I have seen number of topics that are related to my question, but non of them answers it.
Where does Cron look-up the time zone ?
root@awesome:~# date
Fri Feb 17 14:02:02 EET 2012
root@awesome:~# hwclock -r
Fri 17 Feb 2012 14:03:39 EET -0.815689 seconds
But the Cron still works on GMT zone. (I have to make every cron job +2h to make it run properly on time)
Is there mistakes in time-zone configuration ? Or there are more time-zone configuration on Debian Linux, and I am configurationg in on the wrong one ? (I have configured my time zone via tzselect
Answer
You have to restart the cron daemon to the change in timezone to take effort for cron.

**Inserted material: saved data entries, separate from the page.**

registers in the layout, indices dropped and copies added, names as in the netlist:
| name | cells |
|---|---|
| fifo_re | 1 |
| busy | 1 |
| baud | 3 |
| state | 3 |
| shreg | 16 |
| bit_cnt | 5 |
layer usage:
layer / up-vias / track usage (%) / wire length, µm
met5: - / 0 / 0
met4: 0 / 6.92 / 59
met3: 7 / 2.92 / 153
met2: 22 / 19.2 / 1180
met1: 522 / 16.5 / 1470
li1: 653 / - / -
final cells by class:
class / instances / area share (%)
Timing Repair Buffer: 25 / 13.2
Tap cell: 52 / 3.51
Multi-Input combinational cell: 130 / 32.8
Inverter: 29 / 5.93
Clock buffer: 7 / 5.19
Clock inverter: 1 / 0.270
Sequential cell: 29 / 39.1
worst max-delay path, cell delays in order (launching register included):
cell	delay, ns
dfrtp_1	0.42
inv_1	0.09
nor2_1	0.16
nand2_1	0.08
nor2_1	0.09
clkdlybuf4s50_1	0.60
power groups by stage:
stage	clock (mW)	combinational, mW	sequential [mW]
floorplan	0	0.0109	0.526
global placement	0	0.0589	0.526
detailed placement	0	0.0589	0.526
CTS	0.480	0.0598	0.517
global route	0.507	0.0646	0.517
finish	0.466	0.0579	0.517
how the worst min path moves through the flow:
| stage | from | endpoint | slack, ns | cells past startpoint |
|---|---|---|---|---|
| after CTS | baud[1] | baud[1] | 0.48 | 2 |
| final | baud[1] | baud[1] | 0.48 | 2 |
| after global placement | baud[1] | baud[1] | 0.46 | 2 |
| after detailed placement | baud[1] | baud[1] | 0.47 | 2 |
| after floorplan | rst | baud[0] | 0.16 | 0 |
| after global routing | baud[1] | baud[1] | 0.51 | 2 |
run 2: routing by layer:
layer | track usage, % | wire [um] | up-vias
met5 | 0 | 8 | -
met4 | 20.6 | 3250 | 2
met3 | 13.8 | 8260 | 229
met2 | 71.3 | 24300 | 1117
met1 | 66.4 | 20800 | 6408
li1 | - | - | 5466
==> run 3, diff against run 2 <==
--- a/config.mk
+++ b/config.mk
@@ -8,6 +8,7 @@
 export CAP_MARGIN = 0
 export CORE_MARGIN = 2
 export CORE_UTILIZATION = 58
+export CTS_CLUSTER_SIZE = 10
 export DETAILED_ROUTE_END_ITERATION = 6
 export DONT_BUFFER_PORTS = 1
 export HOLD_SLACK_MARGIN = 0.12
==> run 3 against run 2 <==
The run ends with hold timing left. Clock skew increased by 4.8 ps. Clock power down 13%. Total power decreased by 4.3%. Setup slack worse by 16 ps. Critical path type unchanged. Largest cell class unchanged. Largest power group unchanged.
`config.mk`:
```
export PLATFORM = sky130hd
export DESIGN_NAME = uart_rx_param
export DESIGN_NICKNAME = d
export VERILOG_FILES = /design/src/rtl/uart_rx_param.sv
export SDC_FILE = /design/constraint.sdc
export NUM_CORES = 1
export LEC_CHECK = 0
export ABC_CLOCK_PERIOD_IN_PS = 2950
export BUFFER_PORTS_ARGS = -buffer_cell sky130_fd_sc_hd__buf_2
export CAP_MARGIN = 30
export CORE_MARGIN = 2
export CORE_UTILIZATION = 40
export DETAILED_ROUTE_END_ITERATION = 8
export HOLD_SLACK_MARGIN = 0.05
export PLACE_DENSITY = 0.67
export SYNTH_ARGS = -nofsm -noshare
export SYNTH_HDL_FRONTEND = slang
export SYNTH_SLANG_ARGS = --single-unit
export TNS_END_PERCENT = 30
```
`constraint.sdc`:
```
create_clock -name clk -period 2.95 [get_ports clk]
set_input_delay 0.295 -clock clk [delete_from_list [all_inputs] [get_ports clk]]
set_output_delay 0.295 -clock clk [all_outputs]
set_load 0.03 [all_outputs]
```
$ cat config.mk
export PLATFORM = sky130hd
export DESIGN_NAME = e15_prog_loader
export DESIGN_NICKNAME = d
export VERILOG_FILES = /design/src/rtl/e15_prog_loader.sv
export SDC_FILE = /design/constraint.sdc
export NUM_CORES = 1
export LEC_CHECK = 0
export CAP_MARGIN = 20
export CORE_UTILIZATION = 45
export DETAILED_ROUTE_END_ITERATION = 16
export RECOVER_POWER = 100
export SLEW_MARGIN = 10
export SYNTH_ARGS = -nofsm -noshare
export SYNTH_HDL_FRONTEND = slang
export SYNTH_SLANG_ARGS = --single-unit
$ cat constraint.sdc
create_clock -name clk -period 2.12 [get_ports clk]
set_input_delay 0.424 -clock clk [delete_from_list [all_inputs] [get_ports clk]]
set_output_delay 0.424 -clock clk [all_outputs]
set_load 0.02 [all_outputs]
$ cat src/rtl/cmd_decode.sv
// Combinational opcode decoder: opcode byte -> {valid, one-hot engine slot}.
module cmd_decode
  import cmd_sched_pkg::*;
#(
  parameter int N_ENG = N_ENG_DEF
) (
  input  logic [7:0]       opcode,
  output logic             valid,
  output logic [N_ENG-1:0] onehot
);

  // Compare against every table entry; table entries are distinct so at most one bit sets
  always_comb begin
    onehot = '0;
    for (int i = 0; i < N_ENG; i++) begin
      if (opcode == OP_TABLE[i]) onehot[i] = 1'b1;
    end
    valid = |onehot;
  end

endmodule

$ cat src/rtl/cmd_scheduler.sv
// Central command sequencer: decodes an opcode byte, grants one engine,
// muxes that engine onto the shared uart_tx port, NAKs unknown opcodes.
// Optional RUN watchdog enabled by defining CMD_WATCHDOG_EN.
module cmd_scheduler
  import cmd_sched_pkg::*;
#(
  parameter int         N_ENG     = N_ENG_DEF,
  parameter logic [7:0] NAK_BYTE  = NAK_BYTE_DEF,
  parameter int         TIMEOUT_W = TIMEOUT_W_DEF
) (
  input logic             clk,
  input logic             rst,
  cmd_scheduler_if.master bus
);

  // The opcode table is fixed in the package, so the slot count must match it
  if (N_ENG != N_ENG_DEF) begin : g_neng_check
    $error("N_ENG must equal the package opcode table size");
  end
  if (TIMEOUT_W < 2) begin : g_tw_check
    $error("TIMEOUT_W must be at least 2");
  end

  state_t           state_q, state_d;
  logic [N_ENG-1:0] grant_q, grant_d;
  logic [7:0]       cur_cmd_q, cur_cmd_d;
  logic [7:0]       tx_data_q;
  logic [7:0]       tx_data_o;
  logic             tx_start_o;
  logic             dec_valid;
  logic [N_ENG-1:0] dec_onehot;
  logic [7:0]       mux_data;
  logic             mux_start;
  logic             done_hit;

`ifdef CMD_WATCHDOG_EN
  logic                 timeout_q, timeout_d;
  logic [TIMEOUT_W-1:0] cnt_q, cnt_d, cnt_inc;
`endif

  cmd_decode #(.N_ENG(N_ENG)) u_decode (
    .opcode (bus.rx_data),
    .valid  (dec_valid),
    .onehot (dec_onehot)
  );

  // AND-OR mux of the granted engine's transmit request (grant is one-hot)
  always_comb begin
    mux_data  = '0;
    mux_start = 1'b0;
    for (int i = 0; i < N_ENG; i++) begin
      if (grant_q[i]) begin
        mux_data  = mux_data | bus.eng_tx_data[8*i +: 8];
        mux_start = mux_start | bus.eng_tx_start[i];
      end
    end
  end

  // Only the granted engine's done counts
  assign done_hit = |(bus.eng_done & grant_q);

`ifdef CMD_WATCHDOG_EN
  assign cnt_inc = cnt_q + 1'b1;
`endif

  // Next-state and output decode
  always_comb begin
    state_d    = state_q;
    grant_d    = grant_q;
    cur_cmd_d  = cur_cmd_q;
    tx_data_o  = tx_data_q;
    tx_start_o = 1'b0;
`ifdef CMD_WATCHDOG_EN
    timeout_d  = timeout_q;
    cnt_d      = cnt_q;
`endif
    case (state_q)
      ST_IDLE: begin
        if (bus.rx_ready) begin
          cur_cmd_d = bus.rx_data;
          if (dec_valid) begin
            grant_d = dec_onehot;
            state_d = ST_RUN;
`ifdef CMD_WATCHDOG_EN
            cnt_d   = '0;
`endif
          end else begin
            state_d = ST_NAK_SEND;
          end
        end
      end
      ST_RUN: begin
        tx_data_o  = mux_data;
        tx_start_o = mux_start;
        // Incoming rx bytes belong to the engine here and are not decoded
        if (done_hit) begin
          grant_d = '0;
          state_d = ST_DRAIN;
        end
`ifdef CMD_WATCHDOG_EN
        else if (&cnt_inc) begin
          grant_d   = '0;
          timeout_d = 1'b1;
          state_d   = ST_DRAIN;
        end else begin
          cnt_d = cnt_inc;
        end
`endif
      end
      ST_NAK_SEND: begin
        tx_data_o  = NAK_BYTE;
        tx_start_o = ~bus.tx_active;
        if (bus.tx_active) state_d = ST_NAK_WAIT;
      end
      ST_NAK_WAIT: begin
        if (!bus.tx_active) state_d = ST_DRAIN;
      end
      ST_DRAIN: begin
        // Wait out trailing bytes and in-flight transmits before re-arming
        if (!bus.rx_ready && !bus.tx_active) state_d = ST_IDLE;
      end
      default: begin
        state_d = ST_IDLE;
        grant_d = '0;
      end
    endcase
  end

  // State and datapath registers; reset wins over everything
  always_ff @(posedge clk) begin
    if (rst) begin
      state_q   <= ST_IDLE;
      grant_q   <= '0;
      cur_cmd_q <= 8'h00;
      tx_data_q <= 8'h00;
`ifdef CMD_WATCHDOG_EN
      timeout_q <= 1'b0;
      cnt_q     <= '0;
`endif
    end else begin
      state_q   <= state_d;
      grant_q   <= grant_d;
      cur_cmd_q <= cur_cmd_d;
      tx_data_q <= tx_data_o;
`ifdef CMD_WATCHDOG_EN
      timeout_q <= timeout_d;
      cnt_q     <= cnt_d;
`endif
    end
  end

  assign bus.tx_data      = tx_data_o;
  assign bus.tx_start     = tx_start_o;
  assign bus.eng_activate = grant_q;
  assign bus.busy         = (state_q != ST_IDLE);
  assign bus.cur_cmd      = cur_cmd_q;
  assign bus.state_dbg    = state_q;
`ifdef CMD_WATCHDOG_EN
  assign bus.timeout      = timeout_q;
`else
  assign bus.timeout      = 1'b0;
`endif

  // The grant may never name more than one engine
  a_grant_onehot0: assert property (@(posedge clk) disable iff (rst) $onehot0(grant_q));

endmodule
===== config.mk =====
export PLATFORM = sky130hd
export DESIGN_NAME = adder
export DESIGN_NICKNAME = d
export VERILOG_FILES = /design/src/rtl/adder_pkg.sv /design/src/rtl/adder_cla_slice.sv /design/src/rtl/adder.sv
export SDC_FILE = /design/constraint.sdc
export NUM_CORES = 1
export LEC_CHECK = 0
export BUFFER_PORTS_ARGS = -buffer_cell sky130_fd_sc_hd__buf_4
export CORE_UTILIZATION = 44
export DETAILED_ROUTE_END_ITERATION = 16
export PLACE_DENSITY = 0.8
export SETUP_SLACK_MARGIN = 0.3
export SLEW_MARGIN = 15
export SYNTH_ARGS = -nofsm -noshare
export SYNTH_HDL_FRONTEND = slang
export SYNTH_SLANG_ARGS = --single-unit

===== constraint.sdc =====
create_clock -name clk -period 0.8 [get_ports clk]
set_input_delay 0.04 -clock clk [delete_from_list [all_inputs] [get_ports clk]]
set_output_delay 0.04 -clock clk [all_outputs]
set_load 0.02 [all_outputs]

===== src/rtl/adder_pkg.sv =====
// rtl/adder_pkg.sv - shared constants and slice-count helper for the registered CLA adder
package adder_pkg;

    localparam int DEFAULT_N = 10;
    localparam int CLA_W     = 4;

    function automatic int num_slices(input int n);
        return (n + CLA_W - 1) / CLA_W;
    endfunction

endpackage


===== src/rtl/adder_cla_slice.sv =====
// rtl/adder_cla_slice.sv - W-bit carry-lookahead slice with group generate/propagate carry-out
module adder_cla_slice #(
    parameter int W = 4
) (
    input  logic [W-1:0] a,
    input  logic [W-1:0] b,
    input  logic         cin,
    output logic [W-1:0] s,
    output logic         cout
);

    logic [W-1:0] g;
    logic [W-1:0] p;
    logic [W:0]   c;
    logic         grp_g;
    logic         grp_p;

    assign g = a & b;
    assign p = a ^ b;

    // Group G/P let the slice carry-out skip over the internal bit carries.
    always_comb begin
        c     = '0;
        c[0]  = cin;
        grp_g = 1'b0;
        grp_p = 1'b1;
        for (int i = 0; i < W; i++) begin
            c[i+1] = g[i] | (p[i] & c[i]);
            grp_g  = g[i] | (p[i] & grp_g);
            grp_p  = grp_p & p[i];
        end
    end

    assign s    = p ^ c[W-1:0];
    assign cout = grp_g | (grp_p & cin);

endmodule


===== src/rtl/adder.sv =====
// rtl/adder.sv - registered N-bit unsigned adder built from a chain of CLA slices
module adder
    import adder_pkg::*;
#(
    parameter int N = DEFAULT_N
) (
    input  logic         clk,
    input  logic         rst,
    input  logic [N-1:0] input1,
    input  logic [N-1:0] input2,
    output logic [N-1:0] sum,
    output logic         cout
);

    localparam int NS = num_slices(N);

    logic [NS:0]  carry;
    logic [N-1:0] sum_d;
    logic         cout_d;
    logic [N-1:0] sum_q;
    logic         cout_q;

    assign carry[0] = 1'b0;

    // The final slice is narrower when N is not a multiple of CLA_W.
    for (genvar k = 0; k < NS; k++) begin : g_slice
        localparam int LO = k * CLA_W;
        localparam int SW = (k == NS - 1) ? (N - LO) : CLA_W;

        adder_cla_slice #(.W(SW)) u_slice (
            .a    (input1[LO +: SW]),
            .b    (input2[LO +: SW]),
            .cin  (carry[k]),
            .s    (sum_d[LO +: SW]),
            .cout (carry[k+1])
        );
    end

    assign cout_d = carry[NS];

    always_ff @(posedge clk or posedge rst) begin
        if (rst) begin
            sum_q  <= '0;
            cout_q <= 1'b0;
        end else begin
            sum_q  <= sum_d;
            cout_q <= cout_d;
        end
    end

    assign sum  = sum_q;
    assign cout = cout_q;

endmodule


After elaboration in Yosys (flattened, before gate mapping)

Index checks and enable logic that the tools add are counted.

Bitwise operators: 39

Operator list:

| kind        | number |
|---|---|
| $and 1x1->1 | 17 |
| $xor 4x4->4 | 4 |
| $or 1x1->1  | 13 |
| $and 4x4->4 | 2 |
| $xor 2x2->2 | 2 |
| $and 2x2->2 | 1 |

Register bits: 11
Input port bits: 22
Output and inout port bits: 11
Word-level logic and storage cells: 41

Logic depth before layout (Yosys ltp)

Word-level depth: 14
Depth in mapped cells: 9
Mapped depth without buffers: 9

Modules after synthesis

Synthesis repeated with hierarchy kept, for this count alone.

Cells, all modules: 62
Area total of the unflattened synthesis: 735.7 µm²

By module, submodules not included:

| module                                   | times used | cells each | area an instance (µm²) | seq. area each (µm²) |
|---|---|---|---|---|
| adder_cla_slice (g_slice[0].u_slice ...) | 2          | 19         | 185.2                  | 0.0 |
| adder                                    | 1          | 13         | 282.8                  | 275.3 |
| adder_cla_slice (g_slice[2].u_slice)     | 1          | 11         | 82.6                   | 0.0 |

Worst setup path before layout

No wires, ideal clock.

Kind: in2reg
Start: in input1[0]
End: reg sum_q[7], in the netlist sum[7]
Setup time: 123 ps
Arrival: 2653 ps
Required time: 677 ps
Setup slack: -1976 ps
Stages on the path: 8
Path buffers: 0
Path through: ha_1 -> fa_1 -> fa_1 -> fa_1 -> fa_1 -> fa_1 -> fa_1 -> xor2_1

Word-level cells in the longest chain between the ends: 14

Ends and longest elaborated chain:

| item                        | RTL line              | source |
|---|---|---|
| start, declared             | adder.sv:9            | `input logic [N-1:0] input1,` |
| $and 4x4->4                 | adder_cla_slice.sv:18 | `assign g = a & b;` |
| $and 1x1->1                 | adder_cla_slice.sv:29 | `grp_g = g[i] \| (p[i] & grp_g);` |
| $or 1x1->1                  | adder_cla_slice.sv:29 |  |
| $and 1x1->1                 | adder_cla_slice.sv:29 |  |
| $or 1x1->1                  | adder_cla_slice.sv:29 |  |
| $and 1x1->1                 | n/a                   |  |
| $or 1x1->1                  | n/a                   |  |
| $and 1x1->1                 | adder_cla_slice.sv:28 | `c[i+1] = g[i] \| (p[i] & c[i]);` |
| $or 1x1->1                  | adder_cla_slice.sv:28 |  |
| $and 1x1->1                 | adder_cla_slice.sv:28 |  |
| $or 1x1->1                  | adder_cla_slice.sv:28 |  |
| $and 1x1->1                 | adder_cla_slice.sv:28 |  |
| $or 1x1->1                  | adder_cla_slice.sv:28 |  |
| $xor 4x4->4                 | adder_cla_slice.sv:34 | `assign s = p ^ c[W-1:0];` |
| net g_slice[1].u_slice.s[3] | adder_cla_slice.sv:8  | `output logic [W-1:0] s,` |
| end signal, assigned        | adder.sv:46           | `sum_q <= sum_d;` |
| end, declared               | adder.sv:20           | `logic [N-1:0] sum_q;` |

The timed path passes the listed nets, and every way through them passes these cells.

Worst setup path in the final report

Start: in input1[0]
End: reg sum_q[6], in the netlist sum[6]

Word-level cells in the longest chain between the ends: 12

Ends and longest elaborated chain:

| item                        | RTL line |
|---|---|
| $and 4x4->4                 | adder_cla_slice.sv:18 |
| $and 1x1->1                 | adder_cla_slice.sv:29 |
| $or 1x1->1                  | adder_cla_slice.sv:29 |
| $and 1x1->1                 | adder_cla_slice.sv:29 |
| $or 1x1->1                  | adder_cla_slice.sv:29 |
| $and 1x1->1                 | n/a |
| $or 1x1->1                  | n/a |
| $and 1x1->1                 | adder_cla_slice.sv:28 |
| $or 1x1->1                  | adder_cla_slice.sv:28 |
| $and 1x1->1                 | adder_cla_slice.sv:28 |
| $or 1x1->1                  | adder_cla_slice.sv:28 |
| $xor 4x4->4                 | adder_cla_slice.sv:34 |
| net g_slice[1].u_slice.s[2] | adder_cla_slice.sv:8 |

The timed path passes the listed nets, and every way through them passes these cells.

==> results.md <==
* Run status: complete, but fails checks
* Failing checks: negative hold slack, negative setup slack
* Global-route wire length before repair at 2100 um
* Top-count cell post-synth: dfrtp_1
* Post-synth top cells: dfrtp_1, fa_1, ha_1
* Top_reg_cell synth: dfrtp_1
* IO buf count at 32
* Vias/cell at 4.94
* Share of cells above drive strength 1 at 65.0%
* CP endpoint kind: flop
* Final hold violation count at 12
* Starting Density at 49.5%
* Number of warnings issued by yosys at 0
* Cts bufs inserted at 3
* Antenna cells at 0
* Slew Limit Fails at 0
* Final setup vio count at 20
* Total power draw at 0.00179 W
* Maximum clock frequency at 424 MHz
* CTS tree: built
* RSZ-0062 raised after global routing: yes
* Slew @ Worst Pin at 0.393 ns
* Crit path kind: input port to flop
* Crit path time final at 2.36 ns
* Startpoint types: input port
* FFs w/ async S/R, synth at 100%
* Peak supply drop at 0.00117 V
* Vias in the first global route at 498
* Multi-input gate area at 329 sq um
* Worst Path Max Fanout at 2
* Max Cap Violations at 0
* Nets@finish at 117
* DR pass1 iterations at 2
* Dpl cells at 89
* Largest cells by area after synthesis: dfrtp_1, fa_1, ha_1
* Synth Cell Area at 572 sq um
* CP Cell Sequence: buf_6, ha_4, fa_2, fa_2, fa_2, fa_2, fa_2, fa_2
* # fillers at 66
* GP Congestion at 0.715
* Post-route antenna net violation count at 0
* Placement-stage cell area at 912 sq um
* Yosys reg bits at 11
* Critical Path AT at 2.56 ns
* Initial antenna violation count at 0
* Die area at 1450 sq um
* Seq/Total Area, Yosys at 48.1%
* Mean Syn Cell Area at 15.9 sq um
* Max Used Layer: met4
* Final critical-path share of the clock period at 295%
* Grt ovf at 0
* FP Rows at 12
* FF/Latch Area at 275 sq um
* Wire length on met2 at 825 um
* Clk pin slew, worst setup/hold paths at 0.07 ns
* Non-filler instance count after layout at 94
* Most common cell on crit path: fa_2
* Syn_nets at 72
* Leakage Power at 0.486 nW
* P&R area growth vs syn at 75.1%
* Post-Synthesis Cells at 36
* Hold_ws at -0.248 ns
* Clock buffer depth at 2
* DRT Wirelength at 1390 um
* Worst endpoint required time at 1.01 ns
* Die Height at 38.1 um
* WL per Instance at 14.8 um
* Fin util at 86.6%
* Area fraction of the dominant cell type after synthesis at 48.1%
* Synth unique cells at 11
* H-tree depth at 1
* Tot GR Track Use at 24.1%
* Slowest CP cell: fa_2
* Via count at 464
* Core ar. at 1160 sq um
* Pwr dens at 1790 nW/um^2
* Crit path largest cell delay at 0.54 ns
* Area leader, netlist: dfrtp_1
* DR iter-0 viols at 1
* Met3 WL post-DR at 57 um
* # clock sinks at 11
* Final setup margin at -1.56 ns
* Number of remaining DRC errors at 0
* Die W at 38.1 um
* Boundary Pins at 33
* Fin Setup TNS at -10.01 ns
* Slew margin rel. at 73.8%
* Largest net degree at the start of global routing at 12
* Hold WC Path Type: input port to async pin
* Hpwl dp at 1050 um
* M1 WL at 431 um
* Root buf cell: clkbuf_4
* Final Cell Area at 1000 sq um
* Number of synthesized flops with an enable pin at 0
metrics by stage:
step / setup WS, ns / hold slack, ns
finish: -1.56 / -0.248
global route: -1.58 / -0.228
CTS: -1.56 / -0.227
detailed placement: -1.95 / 0.0612
global placement: -1.88 / 0.0483
floorplan: -1.73 / -0.108
worst max path at each step:
stage / start / to / slack, ns / cells after the start
floorplan: input1[0] / sum[7]$_DFF_PP0_ / -1.73 / 8
global placement: input1[0] / sum[7]$_DFF_PP0_ / -1.88 / 9
detailed placement: input1[0] / sum[7]$_DFF_PP0_ / -1.95 / 9
CTS: input1[0] / sum[7]$_DFF_PP0_ / -1.56 / 9
global route: input1[0] / sum[6]$_DFF_PP0_ / -1.58 / 8
finish: input1[0] / sum[6]$_DFF_PP0_ / -1.56 / 8
cell type report:
type / instances / share of cell area [%]
repair buffers: 40 / 34.9
multi-input cells: 24 / 32.9
flip-flops and latches: 11 / 27.5
clock buffers: 4 / 2.63
well taps: 14 / 1.75
inverters: 1 / 0.375
logic make-up (layout without fill, tap and decap cells):
kind of cell | after synthesis | after routing | share of synthesized area (%)
adders and majority gates | 14 | 14 | 39.8
AOI/OAI and AO/OA | 6 | 6 | 7.00
DFF | 11 | 11 | 48.1
and+or+nand+nor | 2 | 2 | 1.31
xor gates and xnor gates | 2 | 2 | 3.06
buffers and inverters | 1 | 45 | 0.656
where the power goes:
| part | leakage, nW | internal, W | switching [W] | total [W] |
|---|---|---|---|---|
| Sequential | 0.129 | 0.000656 | 0.0000520 | 0.000708 |
| Clock | 0.0150 | 0.000193 | 0.000184 | 0.000377 |
| Combinational | 0.342 | 0.000390 | 0.000314 | 0.000704 |
critical path: cells and delay by family:
kind | cells | cell delay, ns
buf+inv | 1 | 0.10
fa+ha+maj | 7 | 2.44
registers in the layout (all words and copies together) (netlist names):
| name | count |
|---|---|
| sum | 10 |
| cout | 1 |
cell usage in the layout (no fill, tap or decap):
cell type	count
buf_4	27
buf_6	13
dfrtp_1	11
fa_2	7
ha_1	6
clkbuf_4	3
a21oi_1	2
nand2_1	2
xor2_1	2
a211o_1	1
o2111ai_2	1
o21ai_0	1
o21bai_1	1
inv_1	1
ha_4	1
clkbuf_1	1
what timing repair did:
item	4_1_cts	5_1_grt
gates resized for setup	14	0
buffers inserted	1	0
setup endpoints to repair	21	21
pin swaps	3	1
endpoints found under the hold margin	12	12
cloned	0	0
routing by layer:
metal / global-route usage [%] / up-vias
met2: 46.2 / 26
met3: 2.33 / 6
met5: 0 / -
li1: - / 211
met4: 22.3 / 0
met1: 21.1 / 221
No activity file was read; power rests on OpenSTA's default activity.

Ref: http://wiki.debian.org/TimeZoneChanges
Direct quote from the above link...
After the zoneinfo files are updated, you may need to restart daemons
and other long-running programs to get them to use the new zone
information. Examples of such programs include apache, bind, cron,
fetchmail -d, inetd, mailman, sendmail, and sysklogd. A common symptom
of this problem is seeing incorrect timestamps mixed in with the
correct timestamps in your log files (e.g. /var/log/syslog). Even
interactive programs like "mutt" may continue to use the old timezone
information until they are restarted.